• [Action item]:
Spot each line in the records below where the word "master" occurs, then copy it.

++++ Recorded information

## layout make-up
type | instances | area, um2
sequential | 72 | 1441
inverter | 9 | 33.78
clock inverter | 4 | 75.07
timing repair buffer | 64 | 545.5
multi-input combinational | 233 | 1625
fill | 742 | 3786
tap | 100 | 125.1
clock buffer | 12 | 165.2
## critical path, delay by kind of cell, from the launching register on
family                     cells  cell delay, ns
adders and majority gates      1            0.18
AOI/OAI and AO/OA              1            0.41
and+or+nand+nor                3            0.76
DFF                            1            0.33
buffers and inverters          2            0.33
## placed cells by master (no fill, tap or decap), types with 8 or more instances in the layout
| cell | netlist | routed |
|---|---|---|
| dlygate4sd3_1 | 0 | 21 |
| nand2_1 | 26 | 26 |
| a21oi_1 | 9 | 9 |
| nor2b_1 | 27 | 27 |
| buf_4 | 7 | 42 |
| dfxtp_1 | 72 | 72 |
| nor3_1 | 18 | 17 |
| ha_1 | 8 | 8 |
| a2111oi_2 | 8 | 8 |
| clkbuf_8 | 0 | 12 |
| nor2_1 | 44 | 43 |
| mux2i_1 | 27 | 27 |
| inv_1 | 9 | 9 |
--- src/rtl/otp_ctrl_pkg.sv ---
package otp_ctrl_pkg;
  localparam int unsigned WORD_W = 32;
  localparam int unsigned CMD_W  = 6;
  localparam int unsigned ADR_W  = 16;
  localparam int unsigned REG_AW = 8;

  typedef logic [WORD_W-1:0] word_t;

  localparam logic [CMD_W-1:0] OP_READ  = 6'h00;
  localparam logic [CMD_W-1:0] OP_ARM   = 6'h02;
  localparam logic [CMD_W-1:0] OP_DISARM = 6'h03;
  localparam logic [CMD_W-1:0] OP_PROG  = 6'h08;

  localparam logic [REG_AW-1:0] OFS_CTRL  = 8'h00;
  localparam logic [REG_AW-1:0] OFS_OP    = 8'h04;
  localparam logic [REG_AW-1:0] OFS_GO    = 8'h08;
  localparam logic [REG_AW-1:0] OFS_STAT  = 8'h0C;
  localparam logic [REG_AW-1:0] OFS_RDAT  = 8'h10;
  localparam logic [REG_AW-1:0] OFS_WADR  = 8'h28;
  localparam logic [REG_AW-1:0] OFS_WDAT  = 8'h2C;

  localparam int unsigned KEY_LEN = 4;
  localparam word_t KEY_VALS [KEY_LEN] = '{32'h0000_000F, 32'h0000_0004,
                                           32'h0000_0008, 32'h0000_000D};

  // Count of set bits in a data word.
  function automatic int unsigned ones_in(input word_t v);
    int unsigned n;
    n = 0;
    for (int i = 0; i < int'(WORD_W); i++) n = n + {31'b0, v[i]};
    return n;
  endfunction

  // Cycles from launch to done for a given command.
  function automatic int unsigned op_cycles(input logic [CMD_W-1:0] op, input word_t d,
                                            input int unsigned base, input int unsigned per,
                                            input int unsigned rlat);
    int unsigned c;
    if (op == OP_PROG)      c = base + per * ones_in(d);
    else if (op == OP_READ) c = rlat;
    else                    c = 1;
    if (c == 0) c = 1;
    return c;
  endfunction
endpackage

--- src/rtl/otp_regs.sv ---
module otp_regs
  import otp_ctrl_pkg::*;
(
  input  logic              clk,
  input  logic              rst_n,
  input  logic              bus_we,
  input  logic [REG_AW-1:0] bus_addr,
  input  word_t             bus_wdata,
  output word_t             bus_rdata,
  input  logic              seq_idle,
  input  logic              seq_done,
  input  logic              unlocked,
  input  word_t             rd_word,
  output logic              mode_en,
  output logic              start_q,
  output logic [CMD_W-1:0]  op_q,
  output logic [ADR_W-1:0]  adr_q,
  output word_t             wdat_q,
  output logic              launch
);
  logic wr_go;
  assign wr_go  = bus_we && (bus_addr == OFS_GO);
  assign launch = wr_go && bus_wdata[0] && !start_q && mode_en && seq_idle;

  always_ff @(posedge clk or negedge rst_n) begin
    if (!rst_n) begin
      mode_en <= 1'b0;
      start_q <= 1'b0;
      op_q    <= '0;
      adr_q   <= '0;
      wdat_q  <= '0;
    end else if (bus_we) begin
      case (bus_addr)
        OFS_CTRL: mode_en <= bus_wdata[0];
        OFS_OP:   op_q    <= bus_wdata[CMD_W-1:0];
        OFS_GO:   start_q <= bus_wdata[0];
        OFS_WADR: adr_q   <= bus_wdata[ADR_W-1:0];
        OFS_WDAT: wdat_q  <= bus_wdata;
        default: ;
      endcase
    end
  end

  always_comb begin
    case (bus_addr)
      OFS_CTRL: bus_rdata = {{(WORD_W-1){1'b0}}, mode_en};
      OFS_OP:   bus_rdata = {{(WORD_W-CMD_W){1'b0}}, op_q};
      OFS_GO:   bus_rdata = {{(WORD_W-1){1'b0}}, start_q};
      OFS_STAT: bus_rdata = {{(WORD_W-3){1'b0}}, unlocked, seq_done, 1'b0};
      OFS_RDAT: bus_rdata = rd_word;
      OFS_WADR: bus_rdata = {{(WORD_W-ADR_W){1'b0}}, adr_q};
      OFS_WDAT: bus_rdata = wdat_q;
      default:  bus_rdata = '0;
    endcase
  end
endmodule

--- src/rtl/otp_unlock.sv ---
module otp_unlock
  import otp_ctrl_pkg::*;
(
  input  logic             clk,
  input  logic             rst_n,
  input  logic             fin,
  input  logic [CMD_W-1:0] fin_op,
  input  word_t            fin_data,
  output logic             unlocked
);
  localparam int unsigned ST_W = $clog2(KEY_LEN);
  localparam logic [ST_W-1:0] LAST = ST_W'(KEY_LEN - 1);

  logic [ST_W-1:0] stage_q;
  logic            key_hit;

  assign key_hit = (fin_data == KEY_VALS[stage_q]);

  always_ff @(posedge clk or negedge rst_n) begin
    if (!rst_n) begin
      stage_q  <= '0;
      unlocked <= 1'b0;
    end else if (fin) begin
      if (fin_op == OP_DISARM) begin
        unlocked <= 1'b0;
        stage_q  <= '0;
      end else if (fin_op == OP_ARM) begin
        if (!key_hit) begin
          stage_q <= '0;
        end else if (stage_q == LAST) begin
          unlocked <= 1'b1;
          stage_q  <= '0;
        end else begin
          stage_q <= stage_q + 1'b1;
        end
      end else begin
        stage_q <= '0;
      end
    end
  end
endmodule

--- src/rtl/otp_array.sv ---
module otp_array
  import otp_ctrl_pkg::*;
#(
  parameter int unsigned DEPTH = 16,
  localparam int unsigned IDX_W = (DEPTH > 1) ? $clog2(DEPTH) : 1
) (
  input  logic             clk,
  input  logic             rst_n,
  input  logic             set_en,
  input  logic [IDX_W-1:0] set_idx,
  input  word_t            set_bits,
  input  logic [IDX_W-1:0] rd_idx,
  output word_t            rd_word
);
  word_t cells [DEPTH];

  for (genvar g = 0; g < int'(DEPTH); g++) begin : g_cell
    always_ff @(posedge clk or negedge rst_n) begin
      if (!rst_n)                                  cells[g] <= '0;
      else if (set_en && set_idx == IDX_W'(g))     cells[g] <= cells[g] | set_bits;
    end
  end

  assign rd_word = cells[rd_idx];
endmodule

--- src/rtl/otp_seq.sv ---
module otp_seq
  import otp_ctrl_pkg::*;
#(
  parameter int unsigned DEPTH    = 16,
  parameter int unsigned BASE_LAT = 4,
  parameter int unsigned BIT_LAT  = 1,
  parameter int unsigned READ_LAT = 2,
  localparam int unsigned IDX_W = (DEPTH > 1) ? $clog2(DEPTH) : 1,
  localparam int unsigned MAXLAT = BASE_LAT + BIT_LAT * WORD_W + READ_LAT + 1,
  localparam int unsigned CNT_W = $clog2(MAXLAT + 1)
) (
  input  logic             clk,
  input  logic             rst_n,
  input  logic             launch,
  input  logic [CMD_W-1:0] op_in,
  input  logic [ADR_W-1:0] adr_in,
  input  word_t            dat_in,
  input  logic             start_q,
  input  logic             unlocked,
  input  word_t            arr_word,
  output logic             idle,
  output logic             busy,
  output logic             done,
  output logic             fin,
  output logic [CMD_W-1:0] fin_op,
  output word_t            fin_data,
  output logic             arr_we,
  output logic [IDX_W-1:0] arr_idx,
  output word_t            rd_word
);
  typedef enum logic [1:0] {S_IDLE, S_BUSY, S_DONE} st_t;

  st_t              st_q;
  logic [CNT_W-1:0] cnt_q;
  logic [ADR_W-1:0] adr_l;
  logic             in_range;
  int unsigned      lat;

  assign idle     = (st_q == S_IDLE);
  assign busy     = (st_q == S_BUSY);
  assign done     = (st_q == S_DONE);
  assign fin      = busy && (cnt_q == '0);
  assign in_range = (adr_l < ADR_W'(DEPTH));
  assign arr_idx  = adr_l[IDX_W-1:0];
  assign arr_we   = fin && (fin_op == OP_PROG) && unlocked && in_range;
  assign lat      = op_cycles(op_in, dat_in, BASE_LAT, BIT_LAT, READ_LAT);

  always_ff @(posedge clk or negedge rst_n) begin
    if (!rst_n) begin
      st_q     <= S_IDLE;
      cnt_q    <= '0;
      adr_l    <= '0;
      fin_op   <= '0;
      fin_data <= '0;
      rd_word  <= '0;
    end else begin
      case (st_q)
        S_IDLE: if (launch) begin
          st_q     <= S_BUSY;
          cnt_q    <= CNT_W'(lat - 1);
          adr_l    <= adr_in;
          fin_op   <= op_in;
          fin_data <= dat_in;
        end
        S_BUSY: if (fin) begin
          st_q <= S_DONE;
          if (fin_op == OP_READ) rd_word <= in_range ? arr_word : '0;
        end else begin
          cnt_q <= cnt_q - 1'b1;
        end
        S_DONE: if (!start_q) st_q <= S_IDLE;
        default: st_q <= S_IDLE;
      endcase
    end
  end
endmodule

--- src/rtl/otp_word_ctrl.sv ---
module otp_word_ctrl
  import otp_ctrl_pkg::*;
#(
  parameter int unsigned DEPTH    = 16,
  parameter int unsigned BASE_LAT = 4,
  parameter int unsigned BIT_LAT  = 1,
  parameter int unsigned READ_LAT = 2
) (
  input  logic        clk,
  input  logic        rst_n,
  input  logic        bus_we,
  input  logic [7:0]  bus_addr,
  input  logic [31:0] bus_wdata,
  output logic [31:0] bus_rdata
);
  localparam int unsigned IDX_W = (DEPTH > 1) ? $clog2(DEPTH) : 1;

  logic             mode_en, start_q, launch;
  logic [CMD_W-1:0] op_q, fin_op;
  logic [ADR_W-1:0] adr_q;
  word_t            wdat_q, fin_data, arr_word, rd_word;
  logic             seq_idle, busy, done, fin, unlocked, arr_we;
  logic [IDX_W-1:0] arr_idx;

  otp_regs u_regs (
    .clk(clk), .rst_n(rst_n), .bus_we(bus_we), .bus_addr(bus_addr),
    .bus_wdata(bus_wdata), .bus_rdata(bus_rdata), .seq_idle(seq_idle),
    .seq_done(done), .unlocked(unlocked), .rd_word(rd_word),
    .mode_en(mode_en), .start_q(start_q), .op_q(op_q), .adr_q(adr_q),
    .wdat_q(wdat_q), .launch(launch)
  );

  otp_seq #(.DEPTH(DEPTH), .BASE_LAT(BASE_LAT), .BIT_LAT(BIT_LAT), .READ_LAT(READ_LAT)) u_seq (
    .clk(clk), .rst_n(rst_n), .launch(launch), .op_in(op_q), .adr_in(adr_q),
    .dat_in(wdat_q), .start_q(start_q), .unlocked(unlocked), .arr_word(arr_word),
    .idle(seq_idle), .busy(busy), .done(done), .fin(fin), .fin_op(fin_op),
    .fin_data(fin_data), .arr_we(arr_we), .arr_idx(arr_idx), .rd_word(rd_word)
  );

  otp_unlock u_unlock (
    .clk(clk), .rst_n(rst_n), .fin(fin), .fin_op(fin_op), .fin_data(fin_data),
    .unlocked(unlocked)
  );

  otp_array #(.DEPTH(DEPTH)) u_array (
    .clk(clk), .rst_n(rst_n), .set_en(arr_we), .set_idx(arr_idx),
    .set_bits(fin_data), .rd_idx(arr_idx), .rd_word(arr_word)
  );
endmodule

--- config.mk ---
export PLATFORM = sky130hd
export DESIGN_NAME = otp_word_ctrl
export DESIGN_NICKNAME = d
export VERILOG_FILES = /design/src/rtl/otp_ctrl_pkg.sv /design/src/rtl/otp_regs.sv /design/src/rtl/otp_unlock.sv /design/src/rtl/otp_array.sv /design/src/rtl/otp_seq.sv /design/src/rtl/otp_word_ctrl.sv
export SDC_FILE = /design/constraint.sdc
export NUM_CORES = 1
export LEC_CHECK = 0
export ABC_AREA = 0
export ABC_CLOCK_PERIOD_IN_PS = 7000
export BUFFER_PORTS_ARGS = -buffer_cell sky130_fd_sc_hd__buf_4
export CELL_PAD_IN_SITES_DETAIL_PLACEMENT = 1
export CELL_PAD_IN_SITES_GLOBAL_PLACEMENT = 1
export CORE_ASPECT_RATIO = 0.5
export CORE_MARGIN = 8
export CORE_UTILIZATION = 23
export CTS_BUF_LIST = sky130_fd_sc_hd__clkbuf_8
export DETAILED_ROUTE_END_ITERATION = 8
export PLACE_DENSITY_LB_ADDON = 0.05
export REMOVE_ABC_BUFFERS = 1
export SLEW_MARGIN = 10
export SYNTH_ARGS = -nofsm -noshare
export SYNTH_HDL_FRONTEND = slang
export SYNTH_SLANG_ARGS = --single-unit
--- constraint.sdc ---
create_clock -name clk -period 7 [get_ports clk]
set_clock_uncertainty 0.2 [all_clocks]
set_input_delay 1.4 -clock clk [delete_from_list [all_inputs] [get_ports clk]]
set_output_delay 1.4 -clock clk [all_outputs]
set_load 0.01 [all_outputs]
==> impl_metrics.tcl <==
set metrics [dict create \
    status "complete, no violations" \
    finalSetupViolations 0 \
    initial_core_util_pct 23.1 \
    cts-root-buf "clkbuf_8" \
    antenna_found_initial 6 \
    clock_latency_ps 810 \
    fp.dieW_um 519 \
    clkTransAtPathRegs_ps 60 \
    tightest_slew_ps 992 \
    synth_area_um2 29000 \
    grt_pass1_wl_um 158000 \
    ys_ff_latch 665 \
    cts_buffer_depth 3 \
    post-route-period-util_pct 95.2 \
    grt_max_degree 110 \
    htree_num_levels 3 \
    synth.area.top_cells "dfrtp_1, a21o_1, mux4_2" \
    drive_gt1_share_pct 24.7 \
    post-place-cells 3757 \
    die_y_um 267 \
    gp_congestion 0.715 \
    die_area_um2 139000 \
    port_buffers 74 \
    routed_wl_um 109000 \
    yosys_warnings 0 \
    numCtsBuffers 115 \
    boundaryPins 75 \
    cts_tree "built" \
    avgSynthCellArea_um2 13.7 \
    yosys.area.top_type_share_pct 57.3 \
    row_count 92 \
    hp-class "reg -> reg" \
    first_global_vias 20100 \
    hp-start "u_array.cells[429]$_DFFE_PN0P_" \
    path_max_fanout 4 \
    p_leak_nw 19.7 \
    synth-seq-area-share_pct 57.3 \
    fillers 13400 \
    vias 18100 \
    wire_per_inst_um 27.4 \
    cts.sinks 665 \
    ant_nets 0 \
    synthFlopType "dfrtp_1" \
    syn_inst 2122 \
    first_pass_iters 5 \
    post-place-ws_ps 177 \
    seqCellArea_um2 16700 \
    finalInstanceArea_um2 33900 \
    vias_per_cell 4.56 \
    ir_worst_vdd_mv 0.126 \
    rsz0062_at_grt "no" \
    dp_hpwl_um 64100 \
    drt_iter0_markers 1136 \
    max_freq_ghz 0.150 \
    async_reset_ff_share_pct 100 \
    cp.arrival_ps 7120 \
    synthDistinctLibCells 53 \
    drv_slew 0 \
    cp_data_required_time_ps 7450 \
    core_um2 126000 \
    final_cells 3971 \
    hold_viol 0 \
    slew_headroom_pct 33.3 \
    yosys.area.top_type "dfrtp_1" \
    hold_path_depth 1 \
    nNetsFinal 2265 \
    critPathCaptureType "flop" \
    rrSetupSlack_ps 330 \
    r2r_cells 21 \
    placement.cell_area_um2 31400 \
    multi_input_area_um2 11100 \
    fin_setup_tns_ps 0 \
    p_total_mw 8.11 \
    min_delay_worst_endpoint "u_array.cells[429]$_DFFE_PN0P_" \
    post-route-min-period_ps 6670 \
    synth_edf_count 0 \
    setup.worst_path.start_class "flop" \
    r2r-end "u_seq.cnt_q[4]$_DFFE_PN0P_" \
    powerDensity_nw_per_um2 239 \
    worstSetupPathType "reg -> reg" \
    rr_startpoint "u_regs.wdat_q[1]$_DFFE_PN0P_" \
    grt_usage_pct 15.7 \
    fin_ws_ps 334 \
    drc 0 \
    syn_to_final_growth_pct 16.8 \
    cap_viol_max_count 0 \
    post-cts-setup-buffers 0 \
    overflow 0 \
]
==> synth_stat cells (all sizes together), types with 2 or more instances <==
cell / n
nor2: 20
or4b: 2
nor4: 17
buf: 88
nand2b: 8
and3: 2
ha: 15
mux2i: 5
nand3: 9
xor2: 4
clkbuf: 101
xnor2: 5
inv: 89
nand4: 4
nand2: 184
a22o: 18
a21o: 513
nor3: 18
dfrtp: 665
and2: 2
or4: 3
nor2b: 3
or2: 3
a222oi: 10
mux2: 58
a221o: 3
nor4b: 2
a2111oi: 2
mux4: 160
a21oi: 12
fa: 25
o21ai: 60
==> kinds of logic (layout without fill, tap and decap cells) <==
family,after synthesis,count (layout),synth area share (%)
XOR/XNOR,9,9,0.271
buffers and inverters,278,434,4.52
AND/OR/NAND/NOR,279,279,4.88
AO/OA/AOI/OAI,628,628,15.8
adder cells (fa/ha/maj),40,40,2.37
other,0,1,0
multiplexers,223,223,14.8
flip-flops,665,665,57.3
==> sequential cells by signal, indices dropped and copies added, names as in the netlist <==
register,cells
u_regs.mode_en,1
u_regs.adr_q,16
u_regs.start_q,1
u_seq.rd_word,32
u_unlock.stage_q,2
u_seq.adr_l,16
u_seq.st_q,2
u_seq.cnt_q,6
u_unlock.unlocked,1
u_regs.op_q,6
u_array.cells,512
u_seq.fin_op,6
u_regs.wdat_q,32
u_seq.fin_data,32
==> placed cells by master, fill, tap and decap left out, types with 10 or more instances in the layout <==
master	instances
clkbuf_8	160
mux4_2	160
a21o_1	513
dfrtp_1	661
nor4_1	11
o21ai_0	60
a21oi_1	12
nor3_4	13
nand2_1	183
buf_4	117
clkinv_2	15
buf_12	14
mux2_2	58
inv_1	122
a222oi_1	10
fa_1	25
a22o_1	18
nor2_1	19
ha_1	15
==> per-stage QoR <==
| stage | utilization (%) | hold slack, ps |
|---|---|---|
| finish | 27.0 | 249 |
| global route | 27.0 | 261 |
| floorplan | - | 223 |
| global placement | 25.0 | 232 |
| detailed placement | 25.0 | 239 |
| CTS | 27.0 | 253 |
==> worst max path at each step <==
stage,startpoint,end,slack (ps),cells after the start
after floorplan,u_seq.adr_l[0]$_DFFE_PN0P_,u_array.cells[128]$_DFFE_PN0P_,-970,3
after global placement,u_regs.wdat_q[1]$_DFFE_PN0P_,u_seq.cnt_q[4]$_DFFE_PN0P_,220,21
after detailed placement,u_regs.wdat_q[1]$_DFFE_PN0P_,u_seq.cnt_q[4]$_DFFE_PN0P_,180,21
after CTS,u_regs.wdat_q[1]$_DFFE_PN0P_,u_seq.cnt_q[4]$_DFFE_PN0P_,150,21
after global routing,u_regs.wdat_q[1]$_DFFE_PN0P_,u_seq.cnt_q[4]$_DFFE_PN0P_,30,21
final,u_regs.wdat_q[1]$_DFFE_PN0P_,u_seq.cnt_q[4]$_DFFE_PN0P_,330,21
==> final cells by class <==
class                      instances  share of cell area (%)
sequential                       665                    49.1
multi-input combinational       1179                    32.9
clock buffer                     160                    6.49
tap                             1692                    6.24
timing repair buffer             132                    3.46
inverter                          89                   0.985
clock inverter                    53                   0.870
antenna                            1                 0.00738
==> where the power goes <==
part           switching (mW)  leakage [nW]  internal, mW
clock                    1.80          1.43          2.10
sequential             0.0213          9.27          3.86
combinational           0.215          9.03         0.109
==> metal layers <==
metal  GRT usage (%)  wire [µm]
met5               0          0
met4            3.35       1850
met3            2.54       2900
met2            24.3      48900
met1            23.2      55200
==> what timing repair did <==
item / 4_1_cts / 5_1_grt
resized for setup: 0 / 1
hold buffers: 0 / 0
endpoints found under the setup margin: 0 / 2
==> worst max-delay path, cell delays in order, from the launching register on <==
cell      delay, ps
dfrtp_1         430
ha_1            290
inv_1            50
fa_1            540
fa_1            560
fa_1            530
fa_1            530
fa_1            530
fa_1            550
inv_1            60
fa_1            430
inv_1            80
fa_1            200
xor2_1          230
nand3_1         110
a21o_1          180
o311ai_1        310
o21ai_0         180
ha_1            240
nand3_1          90
xor2_1          150
a21oi_1          80
(Power assumes the default switching activity.)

++++++++

• [Task response]:
## placed cells by master (no fill, tap or decap), types with 8 or more instances in the layout
==> placed cells by master, fill, tap and decap left out, types with 10 or more instances in the layout <==
master	instances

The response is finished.